[Data for the task Boundary: Start]
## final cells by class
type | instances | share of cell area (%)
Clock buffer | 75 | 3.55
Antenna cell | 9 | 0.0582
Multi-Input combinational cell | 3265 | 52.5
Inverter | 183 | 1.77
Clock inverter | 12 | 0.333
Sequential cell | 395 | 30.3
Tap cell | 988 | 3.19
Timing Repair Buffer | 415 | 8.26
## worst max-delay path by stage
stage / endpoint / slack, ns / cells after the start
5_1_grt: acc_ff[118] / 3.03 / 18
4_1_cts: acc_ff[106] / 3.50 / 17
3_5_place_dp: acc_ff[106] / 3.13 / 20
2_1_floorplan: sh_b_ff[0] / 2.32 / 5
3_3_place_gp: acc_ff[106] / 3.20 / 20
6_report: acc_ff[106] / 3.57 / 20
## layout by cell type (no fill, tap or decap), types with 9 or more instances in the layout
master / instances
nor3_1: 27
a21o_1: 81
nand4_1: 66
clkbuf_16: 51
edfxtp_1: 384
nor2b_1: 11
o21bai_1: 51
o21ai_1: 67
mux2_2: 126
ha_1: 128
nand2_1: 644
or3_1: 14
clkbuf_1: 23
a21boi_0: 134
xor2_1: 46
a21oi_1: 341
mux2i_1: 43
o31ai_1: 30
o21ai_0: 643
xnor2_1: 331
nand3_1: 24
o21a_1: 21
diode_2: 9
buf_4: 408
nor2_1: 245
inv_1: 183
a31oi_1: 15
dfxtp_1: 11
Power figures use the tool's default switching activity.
### config.mk
export PLATFORM = sky130hd
export DESIGN_NAME = framed_command_byte_parser_unit_flat
export DESIGN_NICKNAME = d
export VERILOG_FILES = /design/src/rtl/fcbp_pkg.sv /design/src/rtl/fcbp_rx_if.sv /design/src/rtl/fcbp_res_if.sv /design/src/rtl/fcbp_digit_conv.sv /design/src/rtl/framed_command_byte_parser_unit.sv /design/src/flat_wrapper.sv
export SDC_FILE = /design/constraint.sdc
export NUM_CORES = 1
export LEC_CHECK = 0
export BUFFER_PORTS_ARGS = -buffer_cell sky130_fd_sc_hd__buf_4
export CORE_MARGIN = 2
export CORE_UTILIZATION = 62
export DETAILED_ROUTE_END_ITERATION = 12
export PLACE_DENSITY_LB_ADDON = 0.12
export SLEW_MARGIN = 25
export SYNTH_ARGS = -nofsm -noshare
export SYNTH_HDL_FRONTEND = slang
export SYNTH_SLANG_ARGS = --single-unit
### constraint.sdc
create_clock -name clk_i -period 12.4 [get_ports clk_i]
set_input_delay 3.1 -clock clk_i [delete_from_list [all_inputs] [get_ports clk_i]]
set_output_delay 3.1 -clock clk_i [all_outputs]
set_load 0.02 [all_outputs]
[Data for the task Boundary: End]
What you are asked to do -> Up to and including the line that contains "Tap cell | 988 | 3.19", restate word for word every line of the entries, starting from the first.

Task output ->
## final cells by class
type | instances | share of cell area (%)
Clock buffer | 75 | 3.55
Antenna cell | 9 | 0.0582
Multi-Input combinational cell | 3265 | 52.5
Inverter | 183 | 1.77
Clock inverter | 12 | 0.333
Sequential cell | 395 | 30.3
Tap cell | 988 | 3.19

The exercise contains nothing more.